In June 2020, the Board of Governors of the Federal Reserve System (the “Federal Reserve”), the Office of the Comptroller of the Currency, the Federal Deposit Insurance Corporation and the National Credit Union Administration, along with state bank and credit union regulators (collectively, the “Agencies”) issued interagency guidance (the “Guidance”) to their examiners concerning how the COVID-19 pandemic should impact how they evaluate banks, credit unions, bank and savings and loan holding companies, and the U.S. branches and agencies of non-U.S. banks (collectively, “Institutions”). In some ways, the Guidance scales back certain regulatory expectations with respect to asset and capital quality, but it also requires Agency examiners to evaluate the efficacy of the response of an Institution’s management to the COVID-19 pandemic.

To maintain a consistent and transparent regulatory system, the Agencies indicated that they will continue to assign supervisory ratings in accordance with established rating systems such as the Uniform Financial Institutions Rating System (“CAMELS”) and the Rating System for U.S. Branches and Agencies of Foreign Banking Organizations (“ROCA”). The Federal Reserve will continue to assign supervisory ratings to bank holding companies and savings and loan holding companies using the Large Financial Institution rating system.

General Considerations

The Agencies have guided examiners to consider the reasonableness and effectiveness of an institution’s response to the pandemic. Management’s actions in preparing and dealing with the effects of the pandemic will influence an Agency’s decision to issue formal or informal enforcement action. Additionally, the Agencies have noted that the effectiveness of an institution’s assessment of risk will be critiqued. The Agencies stated that examiners should look to see what, if any, measures the institution has adopted to identify and process risk given the novel challenges of the COVID-19 pandemic. In the Guidance, the Agencies also maintained that it would not criticize Institutions because of their good-faith reliance on regulatory guidance.

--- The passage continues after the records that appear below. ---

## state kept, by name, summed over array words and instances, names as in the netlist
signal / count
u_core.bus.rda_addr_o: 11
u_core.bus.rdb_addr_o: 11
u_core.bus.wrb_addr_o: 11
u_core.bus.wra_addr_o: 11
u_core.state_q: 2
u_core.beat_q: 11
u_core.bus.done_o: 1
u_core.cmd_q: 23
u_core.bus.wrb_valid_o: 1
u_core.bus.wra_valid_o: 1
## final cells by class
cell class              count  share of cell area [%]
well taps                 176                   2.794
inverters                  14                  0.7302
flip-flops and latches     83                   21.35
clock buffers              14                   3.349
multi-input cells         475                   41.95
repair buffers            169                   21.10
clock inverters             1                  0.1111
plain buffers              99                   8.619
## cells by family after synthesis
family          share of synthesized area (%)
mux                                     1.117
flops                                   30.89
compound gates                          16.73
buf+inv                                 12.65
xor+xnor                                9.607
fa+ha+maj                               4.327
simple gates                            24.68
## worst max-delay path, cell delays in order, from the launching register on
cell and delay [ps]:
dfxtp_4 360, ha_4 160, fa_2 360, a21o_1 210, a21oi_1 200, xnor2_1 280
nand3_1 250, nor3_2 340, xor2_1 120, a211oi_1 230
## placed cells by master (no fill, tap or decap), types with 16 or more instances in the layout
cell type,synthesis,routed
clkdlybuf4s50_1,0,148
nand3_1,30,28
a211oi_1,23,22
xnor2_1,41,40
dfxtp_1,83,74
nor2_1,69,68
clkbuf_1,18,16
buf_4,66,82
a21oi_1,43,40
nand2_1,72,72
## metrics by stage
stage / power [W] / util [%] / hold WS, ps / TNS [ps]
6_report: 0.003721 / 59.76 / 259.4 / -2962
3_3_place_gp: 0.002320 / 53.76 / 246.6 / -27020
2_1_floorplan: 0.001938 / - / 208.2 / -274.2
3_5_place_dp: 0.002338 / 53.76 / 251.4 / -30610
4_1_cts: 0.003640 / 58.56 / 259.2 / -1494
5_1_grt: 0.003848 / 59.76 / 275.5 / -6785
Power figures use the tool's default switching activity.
## src/rtl/sharpness_ctrl_pkg.sv

```systemverilog
// Shared types and constants for the sharpness preprocess sequencer.
// Frame statistics are enabled by defining SHARPNESS_STAT_EN.
package sharpness_ctrl_pkg;

   localparam int THR_W = 13;

   typedef enum logic [1:0] {
      V_BLANK = 2'd0,
      H_BLANK = 2'd1,
      ACTIVE  = 2'd2,
      OVERRUN = 2'd3
   } shp_state_e;

   localparam int STAT_CFG_ERR    = 0;
   localparam int STAT_LINE_OVF   = 1;
   localparam int STAT_LINE_SHORT = 2;

   function automatic logic [2:0] popcount4(input logic [3:0] v);
      return {2'b00, v[0]} + {2'b00, v[1]} + {2'b00, v[2]} + {2'b00, v[3]};
   endfunction

endpackage

```

## src/rtl/shp_frame_stat.sv

```systemverilog
// Per-frame count of sharpened subpixels: popcount, saturating accumulator, output latch.
// Present only when SHARPNESS_STAT_EN is defined.
`ifdef SHARPNESS_STAT_EN
module shp_frame_stat
   import sharpness_ctrl_pkg::*;
#(
   parameter int STAT_W = 24
) (
   input  logic              clk,
   input  logic              rst,
   input  logic              acc_en,
   input  logic [3:0]        sel,
   input  logic              xfer,
   input  logic              clr,
   output logic [STAT_W-1:0] stat_count
);

   logic [STAT_W-1:0] acc_q, acc_d;
   logic [STAT_W-1:0] stat_q, stat_d;
   logic [STAT_W-1:0] sum;

   function automatic logic [STAT_W-1:0] sat_add(input logic [STAT_W-1:0] a,
                                                 input logic [2:0] b);
      logic [STAT_W:0] s;
      s = {1'b0, a} + {{(STAT_W-2){1'b0}}, b};
      return s[STAT_W] ? {STAT_W{1'b1}} : s[STAT_W-1:0];
   endfunction

   always_comb begin
      sum    = acc_en ? sat_add(acc_q, popcount4(sel)) : acc_q;
      acc_d  = clr ? '0 : sum;
      stat_d = xfer ? sum : stat_q;
   end

   always_ff @(posedge clk) begin
      if (rst) begin
         acc_q  <= '0;
         stat_q <= '0;
      end else begin
         acc_q  <= acc_d;
         stat_q <= stat_d;
      end
   end

   assign stat_count = stat_q;

endmodule
`endif

```

## src/rtl/sharpness_ctrl.sv

```systemverilog
// Line/frame sequencer for the sharpness preprocess stage: load enable, border marks,
// frame-synchronous config shadowing and status. Optional statistics: SHARPNESS_STAT_EN.
module sharpness_ctrl
   import sharpness_ctrl_pkg::*;
#(
   parameter int BEAT_W = 11,
   parameter int LINE_W = 11,
   parameter int STAT_W = 24
) (
   input  logic              clk,
   input  logic              rst,
   input  logic              i_hs,
   input  logic              i_vs,
   input  logic              cfg_sharp_en,
   input  logic [THR_W-1:0]  cfg_thr_hi,
   input  logic [THR_W-1:0]  cfg_thr_lo,
   input  logic [BEAT_W-1:0] cfg_line_beats,
   input  logic [3:0]        shp_sel_in,
   output logic              spr_sharp_en,
   output logic [THR_W-1:0]  spr_thr_hi,
   output logic [THR_W-1:0]  spr_thr_lo,
   output logic              shp_pre_en,
   output logic              o_border,
   output logic [LINE_W-1:0] line_cnt,
   output logic              frame_done,
   output logic [STAT_W-1:0] stat_count,
   output logic [2:0]        o_status
);

   logic hs_q, vs_q;
   logic hs_rise, hs_fall, vs_rise, vs_fall;

   shp_state_e        state_q, state_d, beat_state;
   logic [BEAT_W-1:0] beat_cnt_q, beat_cnt_d, beat_eff;
   logic [LINE_W-1:0] line_cnt_q, line_cnt_d;
   logic              pre_en_q, pre_en_d;
   logic              border_q, border_d;
   logic              frame_done_q, frame_done_d;
   logic              sharp_en_q, sharp_en_d;
   logic [THR_W-1:0]  thr_hi_q, thr_hi_d;
   logic [THR_W-1:0]  thr_lo_q, thr_lo_d;
   logic [2:0]        status_q, status_d;
   logic              line_end;

   // Edge-detect flops are left out of reset so a frame in flight during rst
   // does not look like a fresh i_vs rise afterwards.
   always_ff @(posedge clk) begin
      hs_q <= i_hs;
      vs_q <= i_vs;
   end

   assign hs_rise = i_hs & ~hs_q;
   assign hs_fall = ~i_hs & hs_q;
   assign vs_rise = i_vs & ~vs_q;
   assign vs_fall = ~i_vs & vs_q;

   // state_d is the classification of the current input cycle; V_BLANK is left
   // only on an i_vs rise, and a line starts only on an i_hs rise.
   always_comb begin
      beat_eff   = hs_rise ? '0 : beat_cnt_q;
      beat_state = (beat_eff < cfg_line_beats) ? ACTIVE : OVERRUN;
      state_d    = state_q;
      if (!i_vs) begin
         state_d = V_BLANK;
      end else begin
         unique case (state_q)
            V_BLANK: if (vs_rise) state_d = hs_rise ? beat_state : H_BLANK;
            H_BLANK: state_d = hs_rise ? beat_state : H_BLANK;
            default: state_d = i_hs ? beat_state : H_BLANK;
         endcase
      end
   end

   always_comb begin
      line_end     = hs_fall && (state_q == ACTIVE || state_q == OVERRUN);
      beat_cnt_d   = beat_cnt_q;
      line_cnt_d   = line_cnt_q;
      sharp_en_d   = sharp_en_q;
      thr_hi_d     = thr_hi_q;
      thr_lo_d     = thr_lo_q;
      status_d     = status_q;
      pre_en_d     = (state_d == ACTIVE);
      border_d     = pre_en_d &&
                     (beat_eff == '0 || beat_eff == (cfg_line_beats - BEAT_W'(1)));
      frame_done_d = vs_fall && (state_q != V_BLANK);

      if (state_d == ACTIVE) beat_cnt_d = beat_eff + BEAT_W'(1);
      else if (hs_rise)      beat_cnt_d = '0;

      if (vs_rise)       line_cnt_d = '0;
      else if (line_end) line_cnt_d = line_cnt_q + LINE_W'(1);

      if (vs_rise) begin
         sharp_en_d = cfg_sharp_en;
         if (cfg_thr_lo <= cfg_thr_hi) begin
            thr_hi_d = cfg_thr_hi;
            thr_lo_d = cfg_thr_lo;
         end else begin
            status_d[STAT_CFG_ERR] = 1'b1;
         end
      end
      if (state_d == OVERRUN)
         status_d[STAT_LINE_OVF] = 1'b1;
      if (line_end && (beat_cnt_q < cfg_line_beats))
         status_d[STAT_LINE_SHORT] = 1'b1;
   end

   always_ff @(posedge clk) begin
      if (rst) begin
         state_q      <= V_BLANK;
         beat_cnt_q   <= '0;
         line_cnt_q   <= '0;
         pre_en_q     <= 1'b0;
         border_q     <= 1'b0;
         frame_done_q <= 1'b0;
         sharp_en_q   <= 1'b0;
         thr_hi_q     <= '0;
         thr_lo_q     <= '0;
         status_q     <= '0;
      end else begin
         state_q      <= state_d;
         beat_cnt_q   <= beat_cnt_d;
         line_cnt_q   <= line_cnt_d;
         pre_en_q     <= pre_en_d;
         border_q     <= border_d;
         frame_done_q <= frame_done_d;
         sharp_en_q   <= sharp_en_d;
         thr_hi_q     <= thr_hi_d;
         thr_lo_q     <= thr_lo_d;
         status_q     <= status_d;
      end
   end

   assign spr_sharp_en = sharp_en_q;
   assign spr_thr_hi   = thr_hi_q;
   assign spr_thr_lo   = thr_lo_q;
   assign shp_pre_en   = pre_en_q;
   assign o_border     = border_q;
   assign line_cnt     = line_cnt_q;
   assign frame_done   = frame_done_q;
   assign o_status     = status_q;

`ifdef SHARPNESS_STAT_EN
   shp_frame_stat #(.STAT_W(STAT_W)) u_frame_stat (
      .clk        (clk),
      .rst        (rst),
      .acc_en     (pre_en_q & ~border_q),
      .sel        (shp_sel_in),
      .xfer       (frame_done_d),
      .clr        (frame_done_q),
      .stat_count (stat_count)
   );
`else
   logic unused_sel;
   assign unused_sel = ^shp_sel_in;
   assign stat_count = '0;
`endif

endmodule
```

CAMELS or ROCA Specific Considerations

In assigning examiner ratings, the Agencies have directed examiners to take the following things into consideration. The Agencies keyed the Guidance off of the six components of a CAMELS rating, but indicated that examiners should also assign other regulatory ratings in a similar manner.

Capital adequacy

  • Institutions may experience a temporary decline in their regulatory capital ratio due to temporary balance sheet growth in response to the pandemic
  • Examiners should evaluate an institution’s capital relative to the nature and extent of its risk
  • Adequate capital planning and projections to ensure proper risk management will play a key role in favorable capital adequacy considerations

Asset quality

  • Though individual credits will continue to be assessed consistent with interagency credit classifications standards, the effects of the pandemic will be factored into such classifications
  • In assessing asset quality, an Institution will be rated on its ability to identify any particular loans or investments specifically impacted by the pandemic
  • Examiners should pay particular attention to the following:

- The reasonableness of a management’s plan to pursue foreclosure on nonperforming assets

- Management’s ability to complete credit risk reviews in an appropriate amount of time

- The appropriateness of an Institution’s underwriting standards

- Proper credit renewal, extension and modifications standards and nonaccrual reporting standards

- An institution’s methodology for calculating Allowance for Loan and Lease Losses as well as Allowances for Credit Losses

- The impact on real estate value and whether an institution is making good-faith efforts to obtain credible valuation on real property

  • Examiners should not criticize an Institution for making loans to small businesses in connection with the Paycheck Protection Program established under the Coronavirus Aid, Relief, and Economic Security Acts


  • An Institution’s management will be evaluated on its ability to identify and respond to risks specific to the pandemic
  • Management is expected to respond in real-time to the evolving challenges of the pandemic
  • More favorable ratings will be granted to management teams that adopt prudent planning policies
  • Close attention will be afforded to the operational risks of each of the Institutions and the responses in adopting operational models to best accommodate the technological limitations imposed by the pandemic


  • Examiners should take the magnitude of reductions to core earnings of a given Institution resulting from the pandemic into account when assessing the Institution’s earnings
  • Institutions should be assessed on its ability to account for accrued interest from modified loans
  • Pre-pandemic earnings will be evaluated against mid-pandemic earnings


  • Liquidity planning will be assessed to measure an Institution’s ability to utilize liquid resources
  • The Agencies stressed that an Institution’s reasonable use of the discount window and prudent use of liquidity buffers will not be criticized by examiners

Sensitivity to Market Risks and Risk Management

  • An institution’s ability to respond to unusual market fluctuations and asset and liability management programs will be evaluated

The Guidance certainly offers greater clarity for Institutions who may be concerned about how the Agencies will handle the upcoming examination cycle.  While Institutions should be familiar with the considerations discussed in the Guidance, the Agencies appear to be taking a reasonable approach to the extraordinary circumstances presented by the COVID-19 pandemic.